NATURE - ECONOMIC FLUCTUATIONS: THE BUSINESS CYCLE by Wesley C. Mitchell The Nature of Business Cycles Fifteen times within the past one hundred and ten years, American business has passed through a "crisis." The list of crisis years (1812, 1818, 1825, 1837, 1847, 1857, 1873, 1884, 1890, 1893, 1903, 1907, 1910, 1913, 1920) shows that the periods between successive crises have varied considerably in length. Further, no two crises have been precisely alike and the differences between some crises have been more conspicuous than the similarities. It is not surprising, therefore, that business men long thought of crises as "abnormal" events brought on by some foolish blunder made by the public or the government. On this view each crisis has a special cause which is often summed up by the newspapers in a picturesque phrase "the Jay Cooke panic" of 1873, "the railroad panic" of 1884, "the Cleveland panic" of 1893, "the rich man's panic" of 1903, "the Roosevelt panic" of 1907.
Longer experience, wider knowledge of business in other countries, and better statistical data have gradually discredited the view that crises are "abnormal" events, each due to a special cause. The modern view is that crises are but one feature of recurrent "business cycles." Instead of a "normal" state of business interrupted by occasional crises, men look for a continually changing state of business—continually changing in a fairly regular way. A crisis is expected to be followed by a depression, the depression by a revival, the revival by prosperity, and prosperity by a new crisis. Cycles of this sort can be traced for at least one century in America, perhaps for two centuries in the Netherlands, England, and France, and for shorter periods in Austria, Germany, Italy, Spain, and the Scandinavian countries. Within a generation or two similar cycles have begun to run their courses in Canada and Australia, South America, Russia, British India, and Japan.

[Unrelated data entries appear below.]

### config.mk
export PLATFORM = sky130hd
export DESIGN_NAME = letterbox_aspect_detector
export DESIGN_NICKNAME = d
export VERILOG_FILES = /design/src/rtl/core/lad_pkg.sv /design/src/rtl/core/lad_div.sv /design/src/rtl/core/lad_datapath.sv /design/src/rtl/core/lad_ctrl.sv /design/src/rtl/core/letterbox_aspect_detector.sv
export SDC_FILE = /design/constraint.sdc
export NUM_CORES = 1
export LEC_CHECK = 0
export BUFFER_PORTS_ARGS = -buffer_cell sky130_fd_sc_hd__buf_2
export CAP_MARGIN = 20
export CORE_ASPECT_RATIO = 0.7
export CORE_MARGIN = 2
export CORE_UTILIZATION = 40
export CTS_CLUSTER_DIAMETER = 60
export DETAILED_ROUTE_END_ITERATION = 10
export GPL_TIMING_DRIVEN = 0
export PLACE_DENSITY = 0.68
export RECOVER_POWER = 25
export SLEW_MARGIN = 10
export SYNTH_ARGS = -nofsm -noshare
export SYNTH_HDL_FRONTEND = slang
export SYNTH_SLANG_ARGS = --single-unit
### constraint.sdc
create_clock -name clk -period 17 [get_ports clk]
set_input_delay 5.1 -clock clk [delete_from_list [all_inputs] [get_ports clk]]
set_output_delay 5.1 -clock clk [all_outputs]
set_load 0.02 [all_outputs]
### src/rtl/core/lad_pkg.sv
package lad_pkg;

    localparam int unsigned FIELD_W = 16;
    localparam int unsigned CFG_W   = 8;
    localparam int unsigned QUOT_W  = FIELD_W + 8;
    localparam int unsigned CNT_W   = $clog2(QUOT_W);
    localparam int unsigned ADDR_W  = 5;
    localparam int unsigned DATA_W  = 32;

    // Target ratios in 8.8 fixed point.
    localparam logic [FIELD_W-1:0] RATIO_CLASS0 = 16'd455;
    localparam logic [FIELD_W-1:0] RATIO_CLASS1 = 16'd614;
    localparam logic [FIELD_W-1:0] RATIO_CLASS2 = 16'd340;

    localparam logic [1:0] CLASS_WIDE   = 2'd0;
    localparam logic [1:0] CLASS_SCOPE  = 2'd1;
    localparam logic [1:0] CLASS_NARROW = 2'd2;
    localparam logic [1:0] NO_CLASS     = 2'd3;

    localparam logic [FIELD_W-1:0] HELD_SIZE_RESET = 16'hffff;

    localparam logic [CFG_W-1:0] RES_TOL_RESET      = 8'd8;
    localparam logic [CFG_W-1:0] BAR_GUARD_RESET    = 8'd4;
    localparam logic [CFG_W-1:0] FULL_LIMIT_RESET   = 8'd10;
    localparam logic [CFG_W-1:0] CENTER_TOL_RESET   = 8'd20;
    localparam logic [CFG_W-1:0] RATIO_TOL_RESET    = 8'(16'h100 / 10);

    // Register indexes (byte address divided by four).
    localparam logic [2:0] REG_RES_TOL    = 3'd0;
    localparam logic [2:0] REG_BAR_GUARD  = 3'd1;
    localparam logic [2:0] REG_FULL_LIMIT = 3'd2;
    localparam logic [2:0] REG_CENTER_TOL = 3'd3;
    localparam logic [2:0] REG_RATIO_TOL  = 3'd4;

    typedef struct packed {
        logic [FIELD_W-1:0] total_width;
        logic [FIELD_W-1:0] left_bar;
        logic [FIELD_W-1:0] right_bar;
        logic [FIELD_W-1:0] total_height;
        logic [FIELD_W-1:0] top_bar;
        logic [FIELD_W-1:0] bottom_bar;
    } in_word_t;

    typedef struct packed {
        logic               format_changed;
        logic [FIELD_W-1:0] locked_width;
        logic [FIELD_W-1:0] locked_height;
        logic [1:0]         aspect_class;
    } out_word_t;

    typedef struct packed {
        logic [CFG_W-1:0] res_tolerance;
        logic [CFG_W-1:0] bar_guard;
        logic [CFG_W-1:0] fullscreen_limit;
        logic [CFG_W-1:0] centered_tolerance;
        logic [CFG_W-1:0] ratio_tolerance;
    } cfg_t;

    typedef enum logic [1:0] {
        ST_IDLE,
        ST_EVAL,
        ST_DIV,
        ST_FIN
    } state_t;

    typedef struct packed {
        logic load;
        logic eval;
        logic fin;
    } cmd_t;

    typedef struct packed {
        logic need_div;
        logic div_done;
        logic out_free;
    } status_t;

    function automatic logic [FIELD_W-1:0] sub_sat(
        input logic [FIELD_W-1:0] a,
        input logic [CFG_W-1:0]   b
    );
        logic [FIELD_W-1:0] bx;
        bx = FIELD_W'(b);
        return (a > bx) ? (a - bx) : '0;
    endfunction

endpackage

At present it is less likely that the existence of business cycles will be denied than that their regularity will be exaggerated. In fact, successive
cycles differ not only in length, but also in violence, and in the relative prominence of their various manifestations. Sometimes the crisis is a mild recession of business activity as in 1910 and 1913; sometimes it degenerates into a panic as in 1873, 1893, and 1907. Sometimes the depression is interrupted by an abortive revival as in 1895, sometimes it is intensified by financial pressure as in 1896 and 1914. Sometimes the depression is brief and severe as in 1908, sometimes it is brief and mild as in 1911, sometimes it is both long and severe as in 1874-1878. Revivals usually develop into full-fledged prosperity, but there are exceptions like that of 1895.
Prosperity may reach a high pitch as in 1906-1907 and 1916-1917, or may remain moderate until overtaken by a mild crisis as in 1913, or by a severe panic as in 1893.
These differences among business cycles arise from the fact that the business situation at any given moment is the net resultant of a complex of forces among which the rhythm of business activity is only one. Harvest conditions, domestic politics, changes in monetary and banking systems, international relations, the making of war or of peace, the discovery of new industrial methods or resources, and a thousand other matters all affect the prospects of profits favorably or adversely and therefore tend to quicken or to slacken the pace of business. The fact that the rhythm of business activity can be traced in the net resultants produced by these many factors argues that it is one of the most constantly acting, and probably one of the most powerful, factors among them.
To give a sketch of the business cycle which will be applicable to future cases, it is necessary of course to put aside the complicating effects of the various special conditions which at any given time are influencing profits, and to concentrate attention upon the tendency of the modern business system to develop alternate periods of activity and sluggishness.